### Your goal
Beginning with the line that contains "grt_pass1_vias=1352" in the material below, print each line exactly until the line that contains "No activity file" has been printed, then stop.

──────── Source data ────────

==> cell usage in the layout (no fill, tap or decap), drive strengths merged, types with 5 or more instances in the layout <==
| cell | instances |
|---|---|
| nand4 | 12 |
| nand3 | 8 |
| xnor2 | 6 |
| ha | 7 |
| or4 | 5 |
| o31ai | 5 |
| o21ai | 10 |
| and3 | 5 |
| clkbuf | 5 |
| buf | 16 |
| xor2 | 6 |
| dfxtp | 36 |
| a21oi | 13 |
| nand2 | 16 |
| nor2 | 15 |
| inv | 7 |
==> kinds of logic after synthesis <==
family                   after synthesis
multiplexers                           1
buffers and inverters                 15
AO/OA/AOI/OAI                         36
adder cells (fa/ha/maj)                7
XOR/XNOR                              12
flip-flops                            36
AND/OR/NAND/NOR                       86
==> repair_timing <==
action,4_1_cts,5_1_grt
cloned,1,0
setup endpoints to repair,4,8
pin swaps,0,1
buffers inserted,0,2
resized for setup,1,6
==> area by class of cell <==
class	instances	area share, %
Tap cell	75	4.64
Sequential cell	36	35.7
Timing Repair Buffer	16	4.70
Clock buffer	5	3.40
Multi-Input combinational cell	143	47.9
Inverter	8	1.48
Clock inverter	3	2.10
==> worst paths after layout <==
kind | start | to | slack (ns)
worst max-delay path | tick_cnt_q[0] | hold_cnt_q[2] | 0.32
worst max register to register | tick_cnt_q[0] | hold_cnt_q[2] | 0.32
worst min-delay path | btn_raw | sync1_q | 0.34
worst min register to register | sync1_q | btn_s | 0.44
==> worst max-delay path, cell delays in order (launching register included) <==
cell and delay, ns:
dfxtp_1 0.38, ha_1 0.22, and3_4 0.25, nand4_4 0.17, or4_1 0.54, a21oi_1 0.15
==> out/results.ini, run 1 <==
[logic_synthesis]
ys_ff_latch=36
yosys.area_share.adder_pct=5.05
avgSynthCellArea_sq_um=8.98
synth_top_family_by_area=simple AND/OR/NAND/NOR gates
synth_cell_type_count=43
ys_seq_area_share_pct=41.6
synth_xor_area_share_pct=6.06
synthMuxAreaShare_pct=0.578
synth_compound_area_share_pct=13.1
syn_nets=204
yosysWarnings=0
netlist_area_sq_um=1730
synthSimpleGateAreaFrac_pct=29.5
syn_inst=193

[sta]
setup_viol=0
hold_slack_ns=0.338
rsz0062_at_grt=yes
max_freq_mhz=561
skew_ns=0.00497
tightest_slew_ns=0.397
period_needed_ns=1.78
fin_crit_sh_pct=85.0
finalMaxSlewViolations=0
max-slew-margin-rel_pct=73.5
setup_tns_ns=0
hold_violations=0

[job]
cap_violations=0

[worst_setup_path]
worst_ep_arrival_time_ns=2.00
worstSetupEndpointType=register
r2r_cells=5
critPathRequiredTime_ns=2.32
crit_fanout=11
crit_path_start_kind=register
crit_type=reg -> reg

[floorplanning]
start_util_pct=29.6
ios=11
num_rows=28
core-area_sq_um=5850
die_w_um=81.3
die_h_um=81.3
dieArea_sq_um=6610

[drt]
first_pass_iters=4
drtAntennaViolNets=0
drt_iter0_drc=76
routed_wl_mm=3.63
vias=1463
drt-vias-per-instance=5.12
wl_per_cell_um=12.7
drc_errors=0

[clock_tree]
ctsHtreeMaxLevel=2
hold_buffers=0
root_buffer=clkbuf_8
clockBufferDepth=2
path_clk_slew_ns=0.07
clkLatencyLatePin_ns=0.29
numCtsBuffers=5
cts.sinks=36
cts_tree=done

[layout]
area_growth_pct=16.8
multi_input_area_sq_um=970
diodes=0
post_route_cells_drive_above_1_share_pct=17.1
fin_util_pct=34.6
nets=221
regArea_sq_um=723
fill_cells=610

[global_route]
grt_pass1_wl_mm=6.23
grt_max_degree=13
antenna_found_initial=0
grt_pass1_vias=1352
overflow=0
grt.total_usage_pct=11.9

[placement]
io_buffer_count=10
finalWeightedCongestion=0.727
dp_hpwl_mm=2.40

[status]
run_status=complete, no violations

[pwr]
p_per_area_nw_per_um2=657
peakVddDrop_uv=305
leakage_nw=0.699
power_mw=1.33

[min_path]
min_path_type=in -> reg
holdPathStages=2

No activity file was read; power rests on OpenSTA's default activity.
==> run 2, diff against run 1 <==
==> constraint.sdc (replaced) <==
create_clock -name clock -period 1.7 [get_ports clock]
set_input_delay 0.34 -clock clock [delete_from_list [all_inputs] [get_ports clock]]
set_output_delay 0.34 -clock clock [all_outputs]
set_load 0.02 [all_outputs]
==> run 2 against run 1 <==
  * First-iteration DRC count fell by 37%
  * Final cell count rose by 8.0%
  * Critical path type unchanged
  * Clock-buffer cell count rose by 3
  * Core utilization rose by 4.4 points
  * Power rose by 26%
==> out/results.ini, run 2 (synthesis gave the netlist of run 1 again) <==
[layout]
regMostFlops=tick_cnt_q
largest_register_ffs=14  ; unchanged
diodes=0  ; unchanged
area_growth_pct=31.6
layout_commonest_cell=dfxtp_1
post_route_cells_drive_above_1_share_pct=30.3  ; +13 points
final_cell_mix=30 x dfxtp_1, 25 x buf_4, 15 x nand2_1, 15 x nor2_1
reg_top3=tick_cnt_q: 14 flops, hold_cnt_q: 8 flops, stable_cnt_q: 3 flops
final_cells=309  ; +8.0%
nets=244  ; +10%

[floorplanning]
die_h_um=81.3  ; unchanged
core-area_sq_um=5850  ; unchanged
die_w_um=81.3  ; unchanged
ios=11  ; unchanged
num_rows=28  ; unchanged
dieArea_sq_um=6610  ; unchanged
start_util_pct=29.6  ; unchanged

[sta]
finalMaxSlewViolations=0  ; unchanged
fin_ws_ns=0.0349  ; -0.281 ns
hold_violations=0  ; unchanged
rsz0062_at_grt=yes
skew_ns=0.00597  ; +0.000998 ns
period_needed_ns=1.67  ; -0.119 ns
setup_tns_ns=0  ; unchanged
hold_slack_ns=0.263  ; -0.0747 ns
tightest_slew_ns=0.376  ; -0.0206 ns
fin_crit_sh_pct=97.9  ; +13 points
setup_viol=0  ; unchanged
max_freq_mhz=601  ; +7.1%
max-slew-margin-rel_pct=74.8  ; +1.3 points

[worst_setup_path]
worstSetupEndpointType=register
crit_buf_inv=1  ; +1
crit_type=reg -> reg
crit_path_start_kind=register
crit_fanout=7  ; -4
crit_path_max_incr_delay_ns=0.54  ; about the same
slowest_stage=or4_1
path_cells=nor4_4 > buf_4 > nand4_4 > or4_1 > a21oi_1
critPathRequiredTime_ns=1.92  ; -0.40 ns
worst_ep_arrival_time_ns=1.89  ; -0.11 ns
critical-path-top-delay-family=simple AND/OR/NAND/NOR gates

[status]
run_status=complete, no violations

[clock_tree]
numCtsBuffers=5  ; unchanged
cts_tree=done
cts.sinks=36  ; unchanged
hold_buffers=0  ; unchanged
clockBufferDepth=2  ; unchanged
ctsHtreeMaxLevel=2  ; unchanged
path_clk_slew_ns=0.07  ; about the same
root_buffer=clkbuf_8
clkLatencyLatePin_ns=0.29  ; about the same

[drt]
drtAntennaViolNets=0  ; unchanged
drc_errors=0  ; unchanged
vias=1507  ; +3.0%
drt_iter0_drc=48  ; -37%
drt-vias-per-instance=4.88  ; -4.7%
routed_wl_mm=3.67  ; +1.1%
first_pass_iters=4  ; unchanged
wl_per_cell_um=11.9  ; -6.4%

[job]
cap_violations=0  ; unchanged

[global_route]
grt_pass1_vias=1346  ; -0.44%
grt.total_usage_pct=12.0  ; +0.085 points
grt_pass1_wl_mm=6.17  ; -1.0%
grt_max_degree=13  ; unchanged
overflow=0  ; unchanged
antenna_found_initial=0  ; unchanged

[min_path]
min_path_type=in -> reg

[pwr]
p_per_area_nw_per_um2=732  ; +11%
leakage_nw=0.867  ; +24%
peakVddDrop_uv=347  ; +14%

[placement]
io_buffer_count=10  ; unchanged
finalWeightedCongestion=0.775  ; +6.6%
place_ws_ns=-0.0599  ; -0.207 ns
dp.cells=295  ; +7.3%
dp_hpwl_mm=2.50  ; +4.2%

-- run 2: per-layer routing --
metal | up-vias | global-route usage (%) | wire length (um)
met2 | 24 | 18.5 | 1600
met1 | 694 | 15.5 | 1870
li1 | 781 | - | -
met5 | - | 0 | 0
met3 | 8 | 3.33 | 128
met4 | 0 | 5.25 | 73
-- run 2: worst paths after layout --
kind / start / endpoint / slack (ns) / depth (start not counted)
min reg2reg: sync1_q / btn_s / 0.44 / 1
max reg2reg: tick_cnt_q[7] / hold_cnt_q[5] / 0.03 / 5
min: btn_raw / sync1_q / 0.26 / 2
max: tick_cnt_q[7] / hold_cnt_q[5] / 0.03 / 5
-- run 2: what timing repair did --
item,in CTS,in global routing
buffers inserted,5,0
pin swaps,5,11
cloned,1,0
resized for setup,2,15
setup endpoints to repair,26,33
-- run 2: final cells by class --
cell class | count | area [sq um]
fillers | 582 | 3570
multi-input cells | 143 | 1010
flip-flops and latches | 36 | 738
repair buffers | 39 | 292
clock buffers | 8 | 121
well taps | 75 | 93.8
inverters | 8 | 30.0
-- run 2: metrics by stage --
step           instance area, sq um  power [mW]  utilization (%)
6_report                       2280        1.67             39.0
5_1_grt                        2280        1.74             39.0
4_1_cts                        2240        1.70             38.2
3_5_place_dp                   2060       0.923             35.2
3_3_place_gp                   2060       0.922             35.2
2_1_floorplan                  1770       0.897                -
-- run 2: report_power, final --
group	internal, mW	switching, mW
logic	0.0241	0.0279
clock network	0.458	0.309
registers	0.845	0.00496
==> config.mk <==
export PLATFORM = sky130hd
export DESIGN_NAME = rom_table
export DESIGN_NICKNAME = d
export VERILOG_FILES = /design/src/rtl/rom_table.sv
export SDC_FILE = /design/constraint.sdc
export NUM_CORES = 1
export LEC_CHECK = 0
export CAP_MARGIN = 20
export CORE_UTILIZATION = 28
export CTS_BUF_LIST = sky130_fd_sc_hd__clkbuf_8
export CTS_CLUSTER_SIZE = 10
export DETAILED_ROUTE_END_ITERATION = 8
export HOLD_SLACK_MARGIN = 0.02
export PLACE_DENSITY_LB_ADDON = 0.12
export SETUP_SLACK_MARGIN = 0.2
export SYNTH_ARGS = -nofsm -noshare
export SYNTH_HDL_FRONTEND = slang
export SYNTH_SLANG_ARGS = --single-unit
==> constraint.sdc <==
create_clock -name clk -period 1.7 [get_ports clk]
set_clock_uncertainty 0.15 [all_clocks]
set_input_delay 0.51 -clock clk [delete_from_list [all_inputs] [get_ports clk]]
set_output_delay 0.51 -clock clk [all_outputs]
set_load 0.005 [all_outputs]
==> src/rtl/rom_table.sv <==
// rom_table: 16 x 8 seven-segment digit decoder ROM.
// Addresses 0..NUM_ENTRIES-1 hold segment codes {dp,g,f,e,d,c,b,a} (active-high);
// all other addresses read 0x00 and raise oob. Reads are registered with
// one cycle of latency and a single-cycle valid strobe.
module rom_table #(
  parameter int ADDR_W      = 4,
  parameter int DATA_W      = 8,
  parameter int NUM_ENTRIES = 10
) (
  input  logic              clk,
  input  logic              rst_n,
  input  logic              rd_en,
  input  logic [ADDR_W-1:0] address,
  output logic [DATA_W-1:0] data,
  output logic              valid,
  output logic              oob
);

  logic [DATA_W-1:0] rom_word;
  logic              in_range;

  logic [DATA_W-1:0] data_q,  data_d;
  logic              valid_q, valid_d;
  logic              oob_q,   oob_d;

  assign in_range = (address < ADDR_W'(NUM_ENTRIES));

  // Constant digit lookup; the default arm keeps every address defined.
  always_comb begin
    rom_word = '0;
    case (address)
      ADDR_W'(0): rom_word = DATA_W'(8'h3F);
      ADDR_W'(1): rom_word = DATA_W'(8'h06);
      ADDR_W'(2): rom_word = DATA_W'(8'h5B);
      ADDR_W'(3): rom_word = DATA_W'(8'h4F);
      ADDR_W'(4): rom_word = DATA_W'(8'h66);
      ADDR_W'(5): rom_word = DATA_W'(8'h6D);
      ADDR_W'(6): rom_word = DATA_W'(8'h7D);
      ADDR_W'(7): rom_word = DATA_W'(8'h07);
      ADDR_W'(8): rom_word = DATA_W'(8'h7F);
      ADDR_W'(9): rom_word = DATA_W'(8'h6F);
      default:    rom_word = '0;
    endcase
  end

  // Next-state: an accepted read loads data/oob and strobes valid; idle cycles hold data/oob.
  always_comb begin
    data_d  = data_q;
    oob_d   = oob_q;
    valid_d = 1'b0;
    if (rd_en) begin
      data_d  = in_range ? rom_word : '0;
      oob_d   = ~in_range;
      valid_d = 1'b1;
    end
  end

  // Output registers; synchronous reset wins over a read presented on the same edge.
  always_ff @(posedge clk) begin
    if (!rst_n) begin
      data_q  <= '0;
      valid_q <= 1'b0;
      oob_q   <= 1'b0;
    end else begin
      data_q  <= data_d;
      valid_q <= valid_d;
      oob_q   <= oob_d;
    end
  end

  assign data  = data_q;
  assign valid = valid_q;
  assign oob   = oob_q;

endmodule
<file path="config.mk">
export PLATFORM = sky130hd
export DESIGN_NAME = pipelined_adder
export DESIGN_NICKNAME = d
export VERILOG_FILES = /design/src/rtl/adder_pkg.sv /design/src/rtl/adder_stage.sv /design/src/rtl/pipelined_adder.sv
export SDC_FILE = /design/constraint.sdc
export NUM_CORES = 1
export LEC_CHECK = 0
export CORE_MARGIN = 1
export CORE_UTILIZATION = 27
export CTS_CLUSTER_SIZE = 28
export DETAILED_ROUTE_END_ITERATION = 8
export GPL_TIMING_DRIVEN = 1
export HOLD_SLACK_MARGIN = 0.05
export MAX_ROUTING_LAYER = met4
export SYNTH_ARGS = -nofsm -noshare
export SYNTH_HDL_FRONTEND = slang
export SYNTH_SLANG_ARGS = --single-unit
</file>
<file path="constraint.sdc">
create_clock -name clk -period 6.3 [get_ports clk]
set_clock_uncertainty 0.1 [all_clocks]
set_input_delay 1.26 -clock clk [delete_from_list [all_inputs] [get_ports clk]]
set_output_delay 1.26 -clock clk [all_outputs]
set_load 0.05 [all_outputs]
</file>
<file path="src/rtl/adder_pkg.sv">
// Shared geometry defaults, add/sub mode encoding and the signed-overflow rule for the pipelined adder.
package adder_pkg;

  localparam int DEFAULT_WIDTH = 16;
  localparam int DEFAULT_CHUNK = 4;

  typedef enum logic {
    MODE_ADD = 1'b0,
    MODE_SUB = 1'b1
  } mode_e;

  // Overflow only when both addends share a sign and the result sign differs from it.
  function automatic logic signed_ovf(input logic a_msb, input logic b_msb, input logic s_msb);
    return (a_msb == b_msb) && (s_msb != a_msb);
  endfunction

endpackage

</file>
<file path="src/rtl/adder_stage.sv">
// CHUNK-bit ripple-carry slice; purely combinational (zero latency).
// Holds no state, so backpressure is handled entirely by the enclosing pipeline registers.
module adder_stage #(
  parameter int CHUNK = 4
) (
  input  logic [CHUNK-1:0] a,
  input  logic [CHUNK-1:0] b,
  input  logic             c_in,
  output logic [CHUNK-1:0] sum,
  output logic             c_out
);

  logic [CHUNK:0] carry;

  always_comb begin
    carry    = '0;
    sum      = '0;
    carry[0] = c_in;
    for (int i = 0; i < CHUNK; i++) begin
      sum[i]     = a[i] ^ b[i] ^ carry[i];
      carry[i+1] = (a[i] & b[i]) | (carry[i] & (a[i] ^ b[i]));
    end
  end

  assign c_out = carry[CHUNK];

endmodule

</file>
<file path="src/rtl/pipelined_adder.sv">
// Add/subtract pipelined CHUNK bits per stage; latency WIDTH/CHUNK cycles, one op per cycle.
// A held result (out_valid && !out_ready) freezes every stage and drops in_ready; flush empties the pipe.
module pipelined_adder
  import adder_pkg::*;
#(
  parameter int WIDTH = DEFAULT_WIDTH,
  parameter int CHUNK = DEFAULT_CHUNK
) (
  input  logic             clk,
  input  logic             reset,
  input  logic             in_valid,
  output logic             in_ready,
  input  logic [WIDTH-1:0] a,
  input  logic [WIDTH-1:0] b,
  input  logic             c_in,
  input  logic             sub,
  input  logic             flush,
  output logic             out_valid,
  input  logic             out_ready,
  output logic [WIDTH-1:0] sum,
  output logic             c_out,
  output logic             overflow
);

  localparam int STAGES = (CHUNK < 1) ? 1 : WIDTH / CHUNK;

  if (CHUNK < 1) begin : g_bad_chunk
    $error("pipelined_adder: CHUNK must be at least 1");
  end else if ((WIDTH % CHUNK) != 0) begin : g_bad_width
    $error("pipelined_adder: WIDTH must be a multiple of CHUNK");
  end

  mode_e            mode;
  logic [WIDTH-1:0] b_eff;
  logic             c_first;
  logic             stall;
  logic             shift;
  logic             accept;

  // Subtraction is a + ~b + 1; a borrow-in cancels that +1, hence c_in ^ sub.
  assign mode    = mode_e'(sub);
  assign b_eff   = (mode == MODE_SUB) ? ~b : b;
  assign c_first = c_in ^ (mode == MODE_SUB);

  assign stall    = out_valid && !out_ready;
  assign shift    = !stall && !flush;
  assign in_ready = shift;
  assign accept   = in_valid && in_ready;

  // Stage k adds chunk k; the operand bits not yet consumed travel alongside in
  // shrinking skew registers, and finished sum chunks accumulate in growing ones.
  for (genvar k = 0; k < STAGES; k++) begin : g_stage
    localparam int SRC_W  = WIDTH - k * CHUNK;
    localparam int DONE_W = (k + 1) * CHUNK;

    logic              vld_src;
    logic              cry_src;
    logic [SRC_W-1:0]  a_src;
    logic [SRC_W-1:0]  b_src;
    logic [DONE_W-1:0] s_nxt;
    logic [CHUNK-1:0]  chunk_sum;
    logic              chunk_cout;
    logic              vld_q;
    logic              cry_q;
    logic [DONE_W-1:0] s_q;

    if (k == 0) begin : g_head
      assign vld_src = accept;
      assign cry_src = c_first;
      assign a_src   = a;
      assign b_src   = b_eff;
      assign s_nxt   = chunk_sum;
    end else begin : g_body
      assign vld_src = g_stage[k-1].vld_q;
      assign cry_src = g_stage[k-1].cry_q;
      assign a_src   = g_stage[k-1].g_skew.a_rem_q;
      assign b_src   = g_stage[k-1].g_skew.b_rem_q;
      assign s_nxt   = {chunk_sum, g_stage[k-1].s_q};
    end

    adder_stage #(
      .CHUNK(CHUNK)
    ) u_add (
      .a    (a_src[CHUNK-1:0]),
      .b    (b_src[CHUNK-1:0]),
      .c_in (cry_src),
      .sum  (chunk_sum),
      .c_out(chunk_cout)
    );

    always_ff @(posedge clk or negedge reset) begin
      if (!reset) begin
        vld_q <= 1'b0;
        cry_q <= 1'b0;
        s_q   <= '0;
      end else if (flush) begin
        vld_q <= 1'b0;
      end else if (shift) begin
        vld_q <= vld_src;
        cry_q <= chunk_cout;
        s_q   <= s_nxt;
      end
    end

    if (k < STAGES - 1) begin : g_skew
      logic [SRC_W-CHUNK-1:0] a_rem_q;
      logic [SRC_W-CHUNK-1:0] b_rem_q;

      always_ff @(posedge clk or negedge reset) begin
        if (!reset) begin
          a_rem_q <= '0;
          b_rem_q <= '0;
        end else if (shift) begin
          a_rem_q <= a_src[SRC_W-1:CHUNK];
          b_rem_q <= b_src[SRC_W-1:CHUNK];
        end
      end
    end else begin : g_last
      // The top chunk still carries the operand sign bits, so overflow is resolved here.
      logic ovf_q;

      always_ff @(posedge clk or negedge reset) begin
        if (!reset) begin
          ovf_q <= 1'b0;
        end else if (shift) begin
          ovf_q <= signed_ovf(a_src[CHUNK-1], b_src[CHUNK-1], chunk_sum[CHUNK-1]);
        end
      end
    end
  end

  assign out_valid = g_stage[STAGES-1].vld_q;
  assign sum       = g_stage[STAGES-1].s_q;
  assign c_out     = g_stage[STAGES-1].cry_q;
  assign overflow  = g_stage[STAGES-1].g_last.ovf_q;

endmodule

</file>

────────

### Solution to the problem
grt_pass1_vias=1352
overflow=0
grt.total_usage_pct=11.9

[placement]
io_buffer_count=10
finalWeightedCongestion=0.727
dp_hpwl_mm=2.40

[status]
run_status=complete, no violations

[pwr]
p_per_area_nw_per_um2=657
peakVddDrop_uv=305
leakage_nw=0.699
power_mw=1.33

[min_path]
min_path_type=in -> reg
holdPathStages=2

No activity file was read; power rests on OpenSTA's default activity.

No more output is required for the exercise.